The study addresses whether LRP1B mutation can serve as a prognostic biomarker for ICI-treated LUAD by modulating the tumor immune microenvironment. Findings demonstrate that LRP1B-mutated tumors exhibit an inflamed TIME characterized by increased antigen presentation, cytotoxic activity, chemokines, and pro-inflammatory mediators, alongside higher infiltration of activated immune cells such as CD8+ T cells and M1 macrophages. The elevated expression of immune checkpoints (PD-L1, PD-1, LAG3, EDNRB) suggests a pre-existing antitumor immune response that may be reinvigorated by checkpoint blockade. LRP1B mutation was associated with greater immunogenicity (higher TMB and NAL) and increased mutations in DDR pathways, potentially driving genomic instability that augments neoantigen generation and STING/IFN signaling. mIHC validated higher PD-L1 and CD8+ infiltration, and increased PD-L1+ macrophages in LRP1B-MT tumors, features previously linked to better ICI response. Clinically, LRP1B mutation correlated with improved PFS and response rates in the ICIs cohort but not with outcomes in TCGA-LUAD (non-ICI-treated), supporting a predictive rather than purely prognostic role. Pathway analyses also indicated suppression of lipid metabolism and IL-6-related pathways in LRP1B-MT vs WT, which may further favor antitumor immunity. Overall, the data support that LRP1B mutation enhances ICI benefit by fostering an immunostimulatory TIME and increased tumor immunogenicity.
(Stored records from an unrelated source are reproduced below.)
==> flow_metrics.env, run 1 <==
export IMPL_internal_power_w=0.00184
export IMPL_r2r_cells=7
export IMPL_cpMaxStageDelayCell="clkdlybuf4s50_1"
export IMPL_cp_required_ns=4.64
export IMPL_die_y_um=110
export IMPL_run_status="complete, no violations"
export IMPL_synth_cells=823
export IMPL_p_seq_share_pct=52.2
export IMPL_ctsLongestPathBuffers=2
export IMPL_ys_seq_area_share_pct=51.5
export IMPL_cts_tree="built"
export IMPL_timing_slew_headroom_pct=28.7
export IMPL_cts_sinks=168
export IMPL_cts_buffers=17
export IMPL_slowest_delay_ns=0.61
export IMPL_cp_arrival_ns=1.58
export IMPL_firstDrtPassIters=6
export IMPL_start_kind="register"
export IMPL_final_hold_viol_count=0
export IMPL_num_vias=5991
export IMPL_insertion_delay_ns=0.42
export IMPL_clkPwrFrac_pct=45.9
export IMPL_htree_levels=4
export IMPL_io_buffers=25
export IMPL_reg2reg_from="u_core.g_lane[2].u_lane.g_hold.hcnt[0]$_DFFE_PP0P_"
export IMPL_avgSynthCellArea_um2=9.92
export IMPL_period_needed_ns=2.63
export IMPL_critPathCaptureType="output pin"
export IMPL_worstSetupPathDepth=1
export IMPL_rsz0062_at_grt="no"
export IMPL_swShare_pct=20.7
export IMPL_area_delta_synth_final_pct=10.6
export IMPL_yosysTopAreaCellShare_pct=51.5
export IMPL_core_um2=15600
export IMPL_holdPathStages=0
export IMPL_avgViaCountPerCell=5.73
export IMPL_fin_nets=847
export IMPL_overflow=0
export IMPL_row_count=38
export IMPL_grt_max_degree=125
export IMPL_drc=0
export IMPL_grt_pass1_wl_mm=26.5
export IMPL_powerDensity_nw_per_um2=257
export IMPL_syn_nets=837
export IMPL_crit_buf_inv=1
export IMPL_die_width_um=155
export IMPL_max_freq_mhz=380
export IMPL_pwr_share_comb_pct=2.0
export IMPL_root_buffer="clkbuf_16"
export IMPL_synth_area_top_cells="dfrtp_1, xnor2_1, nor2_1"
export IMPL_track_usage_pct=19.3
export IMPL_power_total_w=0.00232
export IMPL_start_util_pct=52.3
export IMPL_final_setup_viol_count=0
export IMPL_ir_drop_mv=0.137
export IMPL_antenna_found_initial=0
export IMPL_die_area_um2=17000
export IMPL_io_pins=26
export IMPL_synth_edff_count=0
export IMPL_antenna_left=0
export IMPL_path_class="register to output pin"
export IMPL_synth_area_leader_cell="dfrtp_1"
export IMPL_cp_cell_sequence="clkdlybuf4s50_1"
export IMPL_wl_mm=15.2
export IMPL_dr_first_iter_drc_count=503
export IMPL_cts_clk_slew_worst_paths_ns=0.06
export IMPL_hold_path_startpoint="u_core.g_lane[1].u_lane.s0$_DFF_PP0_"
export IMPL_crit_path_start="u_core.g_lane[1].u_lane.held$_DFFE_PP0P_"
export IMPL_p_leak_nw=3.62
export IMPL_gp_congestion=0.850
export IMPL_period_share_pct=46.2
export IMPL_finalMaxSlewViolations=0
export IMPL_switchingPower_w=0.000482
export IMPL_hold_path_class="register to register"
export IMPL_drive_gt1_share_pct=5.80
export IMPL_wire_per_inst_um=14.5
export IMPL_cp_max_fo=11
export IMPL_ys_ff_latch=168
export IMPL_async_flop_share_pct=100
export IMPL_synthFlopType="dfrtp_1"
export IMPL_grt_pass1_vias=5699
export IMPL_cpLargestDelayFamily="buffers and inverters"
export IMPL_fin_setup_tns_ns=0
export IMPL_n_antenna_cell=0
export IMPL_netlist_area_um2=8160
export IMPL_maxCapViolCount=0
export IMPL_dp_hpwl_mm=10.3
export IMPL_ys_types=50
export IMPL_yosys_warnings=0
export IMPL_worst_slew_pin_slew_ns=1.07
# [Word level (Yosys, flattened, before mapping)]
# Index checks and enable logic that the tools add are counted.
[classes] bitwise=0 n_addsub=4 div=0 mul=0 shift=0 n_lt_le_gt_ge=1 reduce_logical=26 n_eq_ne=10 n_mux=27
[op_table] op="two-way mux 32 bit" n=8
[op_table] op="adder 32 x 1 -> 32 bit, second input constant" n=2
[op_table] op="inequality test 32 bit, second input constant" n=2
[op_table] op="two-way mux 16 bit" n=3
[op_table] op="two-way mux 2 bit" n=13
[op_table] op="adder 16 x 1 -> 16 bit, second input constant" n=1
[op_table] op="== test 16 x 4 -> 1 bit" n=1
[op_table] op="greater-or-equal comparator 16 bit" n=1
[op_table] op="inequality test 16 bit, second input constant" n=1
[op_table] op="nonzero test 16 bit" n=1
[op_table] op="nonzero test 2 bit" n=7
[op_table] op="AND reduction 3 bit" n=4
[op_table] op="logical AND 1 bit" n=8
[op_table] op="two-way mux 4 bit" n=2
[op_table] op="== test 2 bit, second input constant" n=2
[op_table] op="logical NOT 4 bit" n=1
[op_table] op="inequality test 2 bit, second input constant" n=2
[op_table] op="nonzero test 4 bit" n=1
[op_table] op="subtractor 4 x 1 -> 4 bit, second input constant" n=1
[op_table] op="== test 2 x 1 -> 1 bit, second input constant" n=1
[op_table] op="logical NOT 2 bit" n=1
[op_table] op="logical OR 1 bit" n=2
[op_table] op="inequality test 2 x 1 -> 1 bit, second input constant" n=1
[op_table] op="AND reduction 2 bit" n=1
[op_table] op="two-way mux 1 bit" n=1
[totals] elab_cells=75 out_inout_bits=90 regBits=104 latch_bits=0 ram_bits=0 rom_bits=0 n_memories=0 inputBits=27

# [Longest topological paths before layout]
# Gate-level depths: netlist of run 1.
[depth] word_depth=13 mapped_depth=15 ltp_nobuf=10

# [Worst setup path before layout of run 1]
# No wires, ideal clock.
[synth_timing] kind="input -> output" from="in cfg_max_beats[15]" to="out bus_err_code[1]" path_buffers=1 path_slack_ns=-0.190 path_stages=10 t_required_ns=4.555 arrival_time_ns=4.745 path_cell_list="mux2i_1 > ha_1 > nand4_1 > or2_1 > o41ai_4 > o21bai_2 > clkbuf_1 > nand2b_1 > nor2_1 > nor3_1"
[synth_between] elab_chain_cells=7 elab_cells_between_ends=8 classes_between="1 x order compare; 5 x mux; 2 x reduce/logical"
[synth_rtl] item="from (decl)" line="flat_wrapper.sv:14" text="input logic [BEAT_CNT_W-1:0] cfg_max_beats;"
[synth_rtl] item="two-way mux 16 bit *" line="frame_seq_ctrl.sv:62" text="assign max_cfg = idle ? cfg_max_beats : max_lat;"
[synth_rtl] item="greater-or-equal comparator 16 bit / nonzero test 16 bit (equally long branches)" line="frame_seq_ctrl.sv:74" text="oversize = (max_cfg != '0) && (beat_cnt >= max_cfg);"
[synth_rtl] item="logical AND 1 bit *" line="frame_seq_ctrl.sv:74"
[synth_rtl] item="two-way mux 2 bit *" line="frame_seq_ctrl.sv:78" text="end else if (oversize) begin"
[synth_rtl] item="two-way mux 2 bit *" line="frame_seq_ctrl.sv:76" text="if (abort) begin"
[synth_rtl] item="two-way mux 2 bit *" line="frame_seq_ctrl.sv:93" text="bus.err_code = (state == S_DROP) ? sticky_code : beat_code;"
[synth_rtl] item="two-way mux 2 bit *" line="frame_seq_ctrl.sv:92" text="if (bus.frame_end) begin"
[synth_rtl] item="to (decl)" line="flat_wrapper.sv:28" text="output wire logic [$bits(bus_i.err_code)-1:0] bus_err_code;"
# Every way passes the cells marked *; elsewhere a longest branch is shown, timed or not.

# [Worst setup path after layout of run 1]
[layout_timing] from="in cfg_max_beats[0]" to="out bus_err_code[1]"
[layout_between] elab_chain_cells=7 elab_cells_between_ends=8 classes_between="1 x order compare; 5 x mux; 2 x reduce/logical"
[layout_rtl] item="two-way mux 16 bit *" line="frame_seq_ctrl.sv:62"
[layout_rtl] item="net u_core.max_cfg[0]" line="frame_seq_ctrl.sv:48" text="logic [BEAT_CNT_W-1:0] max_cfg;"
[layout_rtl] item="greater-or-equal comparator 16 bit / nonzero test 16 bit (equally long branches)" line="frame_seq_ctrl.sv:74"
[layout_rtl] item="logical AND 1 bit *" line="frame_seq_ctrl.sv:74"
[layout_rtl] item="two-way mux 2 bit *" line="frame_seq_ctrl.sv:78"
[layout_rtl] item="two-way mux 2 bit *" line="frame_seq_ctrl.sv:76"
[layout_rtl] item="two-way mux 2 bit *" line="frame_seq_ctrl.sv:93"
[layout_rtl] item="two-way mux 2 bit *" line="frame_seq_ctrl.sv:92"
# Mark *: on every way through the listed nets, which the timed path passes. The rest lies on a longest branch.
### config.mk
export PLATFORM = sky130hd
export DESIGN_NAME = fp_addsub_seq
export DESIGN_NICKNAME = d
export VERILOG_FILES = /design/src/rtl/fp_addsub_seq.sv
export SDC_FILE = /design/constraint.sdc
export NUM_CORES = 1
export LEC_CHECK = 0
export CORE_ASPECT_RATIO = 0.6
export CORE_MARGIN = 2
export CORE_UTILIZATION = 45
export DETAILED_ROUTE_END_ITERATION = 10
export PLACE_DENSITY = 0.7
export SETUP_SLACK_MARGIN = 0.1
export SLEW_MARGIN = 20
export SYNTH_ARGS = -nofsm -noshare
export SYNTH_HDL_FRONTEND = slang
export SYNTH_SLANG_ARGS = --single-unit
export TNS_END_PERCENT = 1
### constraint.sdc
create_clock -name clk -period 6.79 [get_ports clk]
set_input_delay 1.358 -clock clk [delete_from_list [all_inputs] [get_ports clk]]
set_output_delay 1.358 -clock clk [all_outputs]
set_load 0.01 [all_outputs]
From the perspective of the tumor immune microenvironment, LRP1B mutation in LUAD is linked to increased immune cell infiltration, elevated immune gene expression, and enhanced immunogenicity (TMB, NAL, DDR alterations). These features translate into improved progression-free survival and better clinical responses to ICIs. LRP1B mutation thus represents a potential prognostic biomarker for selecting LUAD patients likely to benefit from immunotherapy. The authors advocate including LRP1B mutation testing, alongside PD-L1 and TMB/NAL assessments, when evaluating suitability for ICIs, especially in intermediate to advanced LUAD.
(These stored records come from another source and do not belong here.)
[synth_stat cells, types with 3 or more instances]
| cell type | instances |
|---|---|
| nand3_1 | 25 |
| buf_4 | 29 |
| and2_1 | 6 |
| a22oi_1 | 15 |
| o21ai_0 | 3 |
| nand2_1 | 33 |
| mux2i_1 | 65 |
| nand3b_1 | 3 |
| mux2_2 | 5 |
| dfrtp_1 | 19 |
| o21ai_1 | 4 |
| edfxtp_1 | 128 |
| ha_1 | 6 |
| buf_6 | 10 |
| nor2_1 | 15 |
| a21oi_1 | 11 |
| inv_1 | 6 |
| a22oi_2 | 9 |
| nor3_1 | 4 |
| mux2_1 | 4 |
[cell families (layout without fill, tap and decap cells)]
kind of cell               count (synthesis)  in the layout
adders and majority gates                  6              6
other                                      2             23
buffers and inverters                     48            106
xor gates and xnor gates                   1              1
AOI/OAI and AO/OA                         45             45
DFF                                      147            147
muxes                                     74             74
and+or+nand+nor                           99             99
===== config.mk =====
export PLATFORM = sky130hd
export DESIGN_NAME = aluop_decode_stage
export DESIGN_NICKNAME = d
export VERILOG_FILES = /design/src/rtl/aluop_decode_stage.sv
export SDC_FILE = /design/constraint.sdc
export NUM_CORES = 1
export LEC_CHECK = 0
export CORE_ASPECT_RATIO = 0.6
export CORE_MARGIN = 2
export CORE_UTILIZATION = 43
export CTS_BUF_LIST = sky130_fd_sc_hd__clkbuf_4 sky130_fd_sc_hd__clkbuf_8 sky130_fd_sc_hd__clkbuf_16
export DETAILED_ROUTE_END_ITERATION = 8
export PLACE_DENSITY = 0.88
export SYNTH_ARGS = -nofsm -noshare
export SYNTH_HDL_FRONTEND = slang
export SYNTH_SLANG_ARGS = --single-unit
export TNS_END_PERCENT = 1

===== constraint.sdc =====
create_clock -name clk_i -period 2.2 [get_ports clk_i]
set_clock_uncertainty 0.1 [all_clocks]
set_input_delay 0.22 -clock clk_i [delete_from_list [all_inputs] [get_ports clk_i]]
set_output_delay 0.22 -clock clk_i [all_outputs]
set_load 0.02 [all_outputs]
File: config.mk
export PLATFORM = sky130hd
export DESIGN_NAME = event_packetizer
export DESIGN_NICKNAME = d
export VERILOG_FILES = /design/src/rtl/event_packetizer.sv
export SDC_FILE = /design/constraint.sdc
export NUM_CORES = 1
export LEC_CHECK = 0
export ABC_AREA = 1
export CORE_MARGIN = 3
export CORE_UTILIZATION = 58
export DETAILED_ROUTE_END_ITERATION = 8
export PLACE_DENSITY = 0.94
export SLEW_MARGIN = 40
export SYNTH_ARGS = -nofsm -noshare
export SYNTH_HDL_FRONTEND = slang
export SYNTH_SLANG_ARGS = --single-unit
File: constraint.sdc
create_clock -name clock -period 4 [get_ports clock]
set_clock_uncertainty 0.05 [all_clocks]
set_input_delay 0.8 -clock clock [delete_from_list [all_inputs] [get_ports clock]]
set_output_delay 0.8 -clock clock [all_outputs]
set_load 0.01 [all_outputs]
File: config.mk
export PLATFORM = sky130hd
export DESIGN_NAME = mantissa_multiplier_seq_flat
export DESIGN_NICKNAME = d
export VERILOG_FILES = /design/src/rtl/fpu_pkg.sv /design/src/rtl/mantissa_multiplier_seq_if.sv /design/src/rtl/mantissa_multiplier_seq.sv /design/src/flat_wrapper.sv
export SDC_FILE = /design/constraint.sdc
export NUM_CORES = 1
export LEC_CHECK = 0
export ABC_AREA = 1
export ABC_CLOCK_PERIOD_IN_PS = 5600
export CAP_MARGIN = 15
export CORE_MARGIN = 4
export CORE_UTILIZATION = 40
export CTS_CLUSTER_DIAMETER = 100
export DETAILED_ROUTE_END_ITERATION = 16
export DONT_BUFFER_PORTS = 1
export HOLD_SLACK_MARGIN = 0.02
export PLACE_DENSITY_LB_ADDON = 0.08
export SYNTH_ARGS = -nofsm -noshare
export SYNTH_HDL_FRONTEND = slang
export SYNTH_SLANG_ARGS = --single-unit
File: constraint.sdc
create_clock -name clk -period 5.6 [get_ports clk]
set_input_delay 0 -clock clk [delete_from_list [all_inputs] [get_ports clk]]
set_output_delay 0 -clock clk [all_outputs]
set_load 0.02 [all_outputs]
File: src/rtl/fpu_pkg.sv
// Shared FPU definitions used by the mantissa multiplier, divider and normaliser.
// Holds significand/product widths, the iterative-unit FSM encoding and the
// helper that packs a full product into the integer/fraction/GRS layout.
package fpu_pkg;

    localparam int MANT_W = 24;               // significand width incl. hidden bit
    localparam int PROD_W = 28;               // 2 integer + 23 fraction + G/R/S
    localparam int GRS_W  = 3;                // guard, round, sticky
    localparam int CNT_W  = 5;                // iteration counter width

    typedef enum logic [1:0] {
        ST_IDLE = 2'd0,
        ST_BUSY = 2'd1,
        ST_DONE = 2'd2
    } fpu_state_e;

    // Keep the top PROD_W-1 product bits and fold every discarded bit into sticky.
    function automatic logic [PROD_W-1:0] pack_product(input logic [2*MANT_W-1:0] p);
        return {p[2*MANT_W-1 -: PROD_W-1], |p[2*MANT_W-PROD_W:0]};
    endfunction

endpackage

File: src/rtl/mantissa_multiplier_seq_if.sv
// Operand/result handshake bundle for the sequential mantissa multiplier.
// master = producer/consumer side, slave = the multiplier.
interface mantissa_multiplier_seq_if;
    import fpu_pkg::*;

    logic                in_valid;
    logic                in_ready;
    logic [MANT_W-1:0]   mant_a;
    logic [MANT_W-1:0]   mant_b;
    logic                out_valid;
    logic                out_ready;
    logic [PROD_W-1:0]   mant_product;
    logic                busy;

    modport master (
        output in_valid, mant_a, mant_b, out_ready,
        input  in_ready, out_valid, mant_product, busy
    );

    modport slave (
        input  in_valid, mant_a, mant_b, out_ready,
        output in_ready, out_valid, mant_product, busy
    );

endinterface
- The mIHC validation cohort was small (n=20) and lacked RNA-seq data, limiting the depth of mechanistic insight from clinical specimens. - While associations between LRP1B mutation, TIME features, and ICI outcomes were demonstrated, the precise molecular mechanisms by which LRP1B influences the immune milieu remain to be elucidated in future functional studies.